The world of punditry thinks picking a VP now would be a deft political move to get the narrative off those pesky tax returns. The only problem with Romney announcing his pick - the two people presumed to be at the top of his list, Former Governor Tim Pawlenty and Ohio Senator Rob Portman are super boring. Sure, a “safe” VP choice might be better in the long run, but with the current media narrative, Romney needs someone who can pack a punch and neither of these men do that. If you ask politely they might give you a firm handshake, but that’s about it. If the speculation around Pawlenty and Portman already feels like watching paint dry then just wait until that white, eggshell finish is dry to the touch.
The American People may remember Tim Pawlenty best from what appeared to be an attempt to become the 2012 Republican nominee for president. During that short-lived campaign, he famously coined the term “Obamneycare” and then when asked to say it to Romney’s face infamously ran away from it. Beyond that, Tim Pawlenty loves the great American pastime: hockey on ice.
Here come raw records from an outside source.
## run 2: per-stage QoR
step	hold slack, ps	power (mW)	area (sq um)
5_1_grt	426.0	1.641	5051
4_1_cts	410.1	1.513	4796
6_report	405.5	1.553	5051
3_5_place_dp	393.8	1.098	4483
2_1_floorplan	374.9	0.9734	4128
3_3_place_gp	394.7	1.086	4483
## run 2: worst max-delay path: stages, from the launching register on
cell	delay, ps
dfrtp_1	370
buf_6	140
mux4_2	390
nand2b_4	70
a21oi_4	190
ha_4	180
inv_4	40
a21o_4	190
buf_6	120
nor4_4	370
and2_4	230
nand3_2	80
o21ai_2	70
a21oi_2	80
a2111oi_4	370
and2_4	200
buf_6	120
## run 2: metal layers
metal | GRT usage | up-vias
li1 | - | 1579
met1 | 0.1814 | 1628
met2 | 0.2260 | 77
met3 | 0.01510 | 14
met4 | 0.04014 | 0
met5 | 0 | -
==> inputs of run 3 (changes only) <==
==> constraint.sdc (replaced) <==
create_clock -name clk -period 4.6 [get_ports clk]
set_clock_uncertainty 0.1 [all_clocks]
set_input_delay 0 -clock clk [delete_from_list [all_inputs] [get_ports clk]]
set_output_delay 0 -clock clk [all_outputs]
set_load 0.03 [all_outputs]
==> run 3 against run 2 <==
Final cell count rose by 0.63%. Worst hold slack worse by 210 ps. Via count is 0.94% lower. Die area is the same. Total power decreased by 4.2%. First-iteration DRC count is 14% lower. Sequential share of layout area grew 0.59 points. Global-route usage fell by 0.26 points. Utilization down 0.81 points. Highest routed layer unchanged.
--- src/rtl/ptp_addend_clock.sv ---
module ptp_addend_clock
  import ptpclk_pkg::*;
#(
  parameter int unsigned       ADDR_W      = 4,
  parameter logic [WORD_W-1:0] ADDEND_RST  = ADDEND_NOMINAL,
  parameter logic [WORD_W-1:0] LIMIT_RST   = LO_LIMIT_DEFAULT,
  parameter int unsigned       SYNC_STAGES = 2
) (
  input  logic              clk,
  input  logic              rst_n,
  input  logic              bus_wr,
  input  logic              bus_rd,
  input  logic [ADDR_W-1:0] bus_addr,
  input  logic [WORD_W-1:0] bus_wdata,
  output logic [WORD_W-1:0] bus_rdata,
  output logic [TIME_W-1:0] sys_time
);
  logic              rst_sync_n;
  logic              soft_clr;
  logic [WORD_W-1:0] addend_q;
  logic [WORD_W-1:0] limit_q;
  logic              frac_wr;
  logic [WORD_W-1:0] frac_q;
  logic              carry;
  logic              time_load;
  logic [TIME_W-1:0] time_load_val;
  logic [TIME_W-1:0] time_q;

  ptpclk_rst_sync #(.STAGES(SYNC_STAGES)) rst_sync_i (
    .clk        (clk),
    .rst_n      (rst_n),
    .rst_sync_n (rst_sync_n)
  );

  ptpclk_bus_regs #(
    .ADDR_W     (ADDR_W),
    .ADDEND_RST (ADDEND_RST),
    .LIMIT_RST  (LIMIT_RST)
  ) regs_i (
    .clk           (clk),
    .rst_n         (rst_sync_n),
    .bus_wr        (bus_wr),
    .bus_rd        (bus_rd),
    .bus_addr      (bus_addr),
    .bus_wdata     (bus_wdata),
    .frac_q        (frac_q),
    .time_q        (time_q),
    .soft_clr      (soft_clr),
    .addend_q      (addend_q),
    .limit_q       (limit_q),
    .frac_wr       (frac_wr),
    .time_load     (time_load),
    .time_load_val (time_load_val),
    .bus_rdata     (bus_rdata)
  );

  ptpclk_frac_acc #(.FRAC_W(WORD_W)) acc_i (
    .clk    (clk),
    .rst_n  (rst_sync_n),
    .clr    (soft_clr),
    .wr     (frac_wr),
    .wval   (bus_wdata),
    .addend (addend_q),
    .frac_q (frac_q),
    .carry  (carry)
  );

  ptpclk_time_cnt #(.LO_W(WORD_W), .HI_W(TIME_W - WORD_W)) cnt_i (
    .clk      (clk),
    .rst_n    (rst_sync_n),
    .clr      (soft_clr),
    .inc      (carry),
    .load     (time_load),
    .load_val (time_load_val),
    .lo_limit (limit_q),
    .time_q   (time_q)
  );

  assign sys_time = time_q;

  // a held soft reset zeroes time and phase on the next cycle
  assert_soft_reset_R6: assert property (@(posedge clk) disable iff (!rst_sync_n)
    soft_clr |=> (sys_time == '0 && frac_q == '0));

  // time moves by at most one count per cycle unless loaded or cleared
  assert_single_step_R2: assert property (@(posedge clk) disable iff (!rst_sync_n)
    (!time_load && !soft_clr && !frac_wr) |=>
      (sys_time == $past(sys_time) || sys_time[WORD_W-1:0] == $past(sys_time[WORD_W-1:0]) + 1'b1
       || sys_time[WORD_W-1:0] == '0));
endmodule
File: config.mk
export PLATFORM = sky130hd
export DESIGN_NAME = nov_clkgen
export DESIGN_NICKNAME = d
export VERILOG_FILES = /design/src/rtl/nov_pkg.sv /design/src/rtl/nov_cfg_check.sv /design/src/rtl/nov_phase_cnt.sv /design/src/rtl/nov_phase_dec.sv /design/src/rtl/nov_clkgen.sv
export SDC_FILE = /design/constraint.sdc
export NUM_CORES = 1
export LEC_CHECK = 0
export ABC_AREA = 0
export CORE_ASPECT_RATIO = 1.4
export CORE_MARGIN = 5
export CORE_UTILIZATION = 60
export CTS_CLUSTER_DIAMETER = 200
export CTS_CLUSTER_SIZE = 20
export DETAILED_ROUTE_END_ITERATION = 8
export HOLD_SLACK_MARGIN = 0.05
export PLACE_DENSITY = 0.94
export SLEW_MARGIN = 20
export SYNTH_ARGS = -nofsm -noshare
export SYNTH_HDL_FRONTEND = slang
export SYNTH_SLANG_ARGS = --single-unit
File: constraint.sdc
create_clock -name clk_i -period 6.6 [get_ports clk_i]
set_input_delay 1.32 -clock clk_i [delete_from_list [all_inputs] [get_ports clk_i]]
set_output_delay 1.32 -clock clk_i [all_outputs]
set_load 0.02 [all_outputs]
File: src/rtl/nov_pkg.sv
package nov_pkg;
  localparam int unsigned NUM_PH = 2;

  typedef enum logic {
    PH_ONE = 1'b0,
    PH_TWO = 1'b1
  } phase_e;
endpackage

File: src/rtl/nov_cfg_check.sv
module nov_cfg_check #(
  parameter int unsigned CNT_W = 8
) (
  input  logic [CNT_W-1:0] half_period_i,
  input  logic [CNT_W-1:0] gap_i,
  input  logic [CNT_W-1:0] lag_i,
  output logic             valid_o
);
  localparam int unsigned SW = CNT_W + 2;

  logic [SW-1:0] need;

  // two gaps plus the lag must fit strictly inside a half period
  assign need    = ({2'b00, gap_i} << 1) + {2'b00, lag_i};
  assign valid_o = (gap_i != '0) && (need < {2'b00, half_period_i});
endmodule

File: src/rtl/nov_phase_cnt.sv
module nov_phase_cnt #(
  parameter int unsigned CNT_W = 8,
  localparam int unsigned CW   = CNT_W + 1
) (
  input  logic             clk_i,
  input  logic             rst_ni,
  input  logic             valid_i,
  input  logic [CNT_W-1:0] half_period_i,
  output logic [CW-1:0]    cnt_nxt_o
);
  logic [CW-1:0] cnt_q;
  logic [CW-1:0] cnt_inc;
  logic [CW-1:0] period;

  assign period  = {half_period_i, 1'b0};
  assign cnt_inc = cnt_q + CW'(1);

  always_comb begin
    if (!valid_i)                cnt_nxt_o = '0;
    else if (cnt_inc >= period)  cnt_nxt_o = '0;
    else                         cnt_nxt_o = cnt_inc;
  end

  always_ff @(posedge clk_i or negedge rst_ni) begin
    if (!rst_ni) cnt_q <= '0;
    else         cnt_q <= cnt_nxt_o;
  end
endmodule

File: src/rtl/nov_phase_dec.sv
module nov_phase_dec #(
  parameter int unsigned      CNT_W  = 8,
  parameter nov_pkg::phase_e  PH_SEL = nov_pkg::PH_ONE,
  localparam int unsigned     CW     = CNT_W + 1
) (
  input  logic             clk_i,
  input  logic             rst_ni,
  input  logic             valid_i,
  input  logic [CW-1:0]    cnt_i,
  input  logic [CNT_W-1:0] half_period_i,
  input  logic [CNT_W-1:0] gap_i,
  input  logic [CNT_W-1:0] lag_i,
  output logic             main_o,
  output logic             early_o
);
  logic [CW-1:0] start, open_at, close_at, early_close;
  logic          main_d, early_d;

  assign start       = (PH_SEL == nov_pkg::PH_TWO) ? {1'b0, half_period_i} : '0;
  assign open_at     = start + {1'b0, gap_i};
  assign close_at    = start + {1'b0, half_period_i};
  assign early_close = close_at - {1'b0, lag_i};

  assign main_d  = valid_i && (cnt_i >= open_at) && (cnt_i < close_at);
  assign early_d = valid_i && (cnt_i >= open_at) && (cnt_i < early_close);

  always_ff @(posedge clk_i or negedge rst_ni) begin
    if (!rst_ni) begin
      main_o  <= 1'b0;
      early_o <= 1'b0;
    end else begin
      main_o  <= main_d;
      early_o <= early_d;
    end
  end

  AST_EARLY_WITHIN_MAIN: assert property (@(posedge clk_i) disable iff (!rst_ni)
    early_o |-> main_o);
endmodule

File: src/rtl/nov_clkgen.sv
module nov_clkgen #(
  parameter int unsigned CNT_W = 8
) (
  input  logic             clk_i,
  input  logic             rst_ni,
  input  logic [CNT_W-1:0] half_period_i,
  input  logic [CNT_W-1:0] gap_i,
  input  logic [CNT_W-1:0] lag_i,
  output logic             ph1_o,
  output logic             ph2_o,
  output logic             ph1_early_o,
  output logic             ph2_early_o
);
  localparam int unsigned CW = CNT_W + 1;

  logic                       cfg_ok;
  logic [CW-1:0]              cnt_nxt;
  logic [nov_pkg::NUM_PH-1:0] main_v, early_v;

  nov_cfg_check #(.CNT_W(CNT_W)) u_cfg (
    .half_period_i(half_period_i),
    .gap_i        (gap_i),
    .lag_i        (lag_i),
    .valid_o      (cfg_ok)
  );

  nov_phase_cnt #(.CNT_W(CNT_W)) u_cnt (
    .clk_i        (clk_i),
    .rst_ni       (rst_ni),
    .valid_i      (cfg_ok),
    .half_period_i(half_period_i),
    .cnt_nxt_o    (cnt_nxt)
  );

  for (genvar i = 0; i < nov_pkg::NUM_PH; i++) begin : g_ph
    nov_phase_dec #(
      .CNT_W (CNT_W),
      .PH_SEL(nov_pkg::phase_e'(i))
    ) u_dec (
      .clk_i        (clk_i),
      .rst_ni       (rst_ni),
      .valid_i      (cfg_ok),
      .cnt_i        (cnt_nxt),
      .half_period_i(half_period_i),
      .gap_i        (gap_i),
      .lag_i        (lag_i),
      .main_o       (main_v[i]),
      .early_o      (early_v[i])
    );
  end

  assign ph1_o       = main_v[0];
  assign ph2_o       = main_v[1];
  assign ph1_early_o = early_v[0];
  assign ph2_early_o = early_v[1];

  AST_NO_OVERLAP: assert property (@(posedge clk_i) disable iff (!rst_ni)
    !(ph1_o && ph2_o));

  AST_GAP_AFTER_PH1: assert property (@(posedge clk_i) disable iff (!rst_ni)
    $fell(ph1_o) |-> !ph2_o);

  AST_GAP_AFTER_PH2: assert property (@(posedge clk_i) disable iff (!rst_ni)
    $fell(ph2_o) |-> !ph1_o);

  AST_EARLY_RISES_WITH_PH1: assert property (@(posedge clk_i) disable iff (!rst_ni)
    $rose(ph1_o) |-> $rose(ph1_early_o));

  AST_EARLY_RISES_WITH_PH2: assert property (@(posedge clk_i) disable iff (!rst_ni)
    $rose(ph2_o) |-> $rose(ph2_early_o));

  AST_REFUSED_CFG_LOW: assert property (@(posedge clk_i) disable iff (!rst_ni)
    !cfg_ok |=> !(ph1_o || ph2_o || ph1_early_o || ph2_early_o));
endmodule

* After elaboration in Yosys (flattened, before gate mapping)
Index checks and enable logic that the tools add are counted.
Word-level totals: flip-flop bits (word level) 13, bits in latches 0, RAM bits 0, bits in read-only memories 0, input bits 26, logic and storage cells 29, memories kept 0
Cells by class: add/subtract/negate cells 6, multiply operators 0, div/mod/pow operators 0, order comparisons 8, equal/unequal tests 0, shift operators 0, multiplexer cells 2, bitwise operators 0, reductions and logical operators 8
Operators by type and width (number):
- less-than comparator 9 bit | 3
- adder 8 x 8 -> 9 bit | 2
- >= comparator 9 bit | 2
- two-way mux 9 bit | 2
- adder 9 x 8 -> 10 bit | 1
- less-than comparator 10 x 8 -> 1 bit | 1
- adder 9 x 1 -> 9 bit (second input constant) | 1
- >= comparator 9 x 8 -> 1 bit | 1
- less-than comparator 9 x 8 -> 1 bit | 1
- subtractor 8 x 8 -> 9 bit | 1
- subtractor 9 x 8 -> 9 bit | 1
- nonzero test 8 bit | 1
- logical AND 1 bit | 7

* Logic depth before layout (Yosys ltp)
Gate-level depths: netlist of run 1.
word-level depth 7, gate-level depth with buffers 23, depth with buffers taken out 23

* Cells and area by module
Synthesis of run 1 repeated with hierarchy kept, for this count alone.
Unflattened totals: cell total of the unflattened synthesis 405, area, all modules 3334.4 um^2
Modules (own cells, without submodules):
- nov_phase_dec at g_ph[1].u_dec | times used 1, cells an instance 151, area an instance 1231.2 um^2
- nov_phase_dec at g_ph[0].u_dec | times used 1, cells an instance 116, area an instance 934.6 um^2
- nov_phase_cnt | times used 1, cells an instance 73, area an instance 656.9 um^2
- nov_cfg_check | times used 1, cells an instance 65, area an instance 511.7 um^2

* Least setup slack after synthesis of run 1
No wires, ideal clock.
path kind input -> register, start point input gap_i[0], end point register g_ph[0].u_dec.early_o, library setup time 0.131 ns, arrival time 5.549 ns, path slack 0.921 ns, cell stages on the path 22, cells stage by stage ha_1 > inv_1 > fa_1 > nor2b_4 > o31a_4 > o21a_1 > nor3_1 > nor2_1 > ha_1 > a221o_1 > a31oi_1 > nand3_2 > a21o_2 > nor2b_1 > ha_1 > or2_2 > a41oi_1 > nor2_1 > a41o_1 > o31a_1 > o21ai_0 > a211oi_1
Between the ends: word-level cells in the longest chain between the ends 7, elaborated cells between the ends (all ways) 9, those cells by class add/sub (1); order compare (3); mux (1); reduce/logical (4)
RTL lines:
- start, declared | RTL line nov_clkgen.sv:7 | input logic [CNT_W-1:0] gap_i,
- adder 9 x 8 -> 10 bit | RTL line nov_cfg_check.sv:14 | assign need = ({2'b00, gap_i} << 1) + {2'b00, lag_i};
- less-than comparator 10 x 8 -> 1 bit | RTL line nov_cfg_check.sv:15 | assign valid_o = (gap_i != '0) && (need < {2'b00, half_period_i});
- logical AND 1 bit * | RTL line nov_cfg_check.sv:15
- two-way mux 9 bit * | RTL line nov_phase_cnt.sv:19 | if (!valid_i) cnt_nxt_o = '0;
- net cnt_nxt[2] | RTL line nov_clkgen.sv:17 | logic [CW-1:0] cnt_nxt;
- >= comparator 9 x 8 -> 1 bit | RTL line nov_phase_dec.sv:25 | assign early_d = valid_i && (cnt_i >= open_at) && (cnt_i < early_close);
- logical AND 1 bit | RTL line nov_phase_dec.sv:25
- logical AND 1 bit * | RTL line nov_phase_dec.sv:25
- net g_ph[0].u_dec.early_d | RTL line nov_phase_dec.sv:17 | logic main_d, early_d;
- end signal, assigned | RTL line nov_phase_dec.sv:33 | early_o <= early_d;
- end, declared | RTL line nov_phase_dec.sv:14 | output logic early_o
Mark *: on every way through the listed nets, which the timed path passes. The rest lies on a longest branch.

* Worst setup path after layout of run 1
start point input lag_i[1], end point register g_ph[0].u_dec.early_o
Between the ends: word-level cells in the longest chain between the ends 7, elaborated cells between the ends (all ways) 9, those cells by class add/sub (2); order compare (3); mux (1); reduce/logical (3)
RTL lines:
- start, declared | RTL line nov_clkgen.sv:8 | input logic [CNT_W-1:0] lag_i,
- adder 9 x 8 -> 10 bit * | RTL line nov_cfg_check.sv:14
- less-than comparator 10 x 8 -> 1 bit * | RTL line nov_cfg_check.sv:15
- logical AND 1 bit * | RTL line nov_cfg_check.sv:15
- two-way mux 9 bit * | RTL line nov_phase_cnt.sv:19
- net cnt_nxt[2] | RTL line nov_clkgen.sv:17
- >= comparator 9 x 8 -> 1 bit | RTL line nov_phase_dec.sv:25
- logical AND 1 bit | RTL line nov_phase_dec.sv:25
- logical AND 1 bit * | RTL line nov_phase_dec.sv:25
- net g_ph[0].u_dec.early_d | RTL line nov_phase_dec.sv:17
Marks and branches as above.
And what about Rob Portman? He is a senator from a crucial swing-state and, more importantly, has absolutely nailed the “middle-aged white guy in a prescription drug commercial” look. If America is looking for a vice president whom they can go on a bike ride with or walk a Golden Retriever with, then this is the guy.
If Romney wants his VP pick to dominate the news cycle neither of these men will do. So why not pick someone bold, someone exciting? Nobody votes for the #2 anyway so throw us a real curveball, Mitt. Herman Cain, Michele Bachmann, hell even your old pal Newt, will do. Choose one of those three and that’s all anybody will be talking about. By the time the novelty of a choice like that blows over the whole tax thing will be history - a history nobody will want to reopen. Romney’s money can accrue peacefully knowing it won’t be bothered as it sips Coronas and catches up on the latest Daniel Silva novel on a beach in Grand Cayman.
Realistically, Romney will go safe and choose Pawlenty or Portman. Neither will be enough to distract and drown out the calls for those missing years. When he does eventually release them the Romney campaign will need a big and lasting distraction. For that, maybe just release Condi’s taxes too.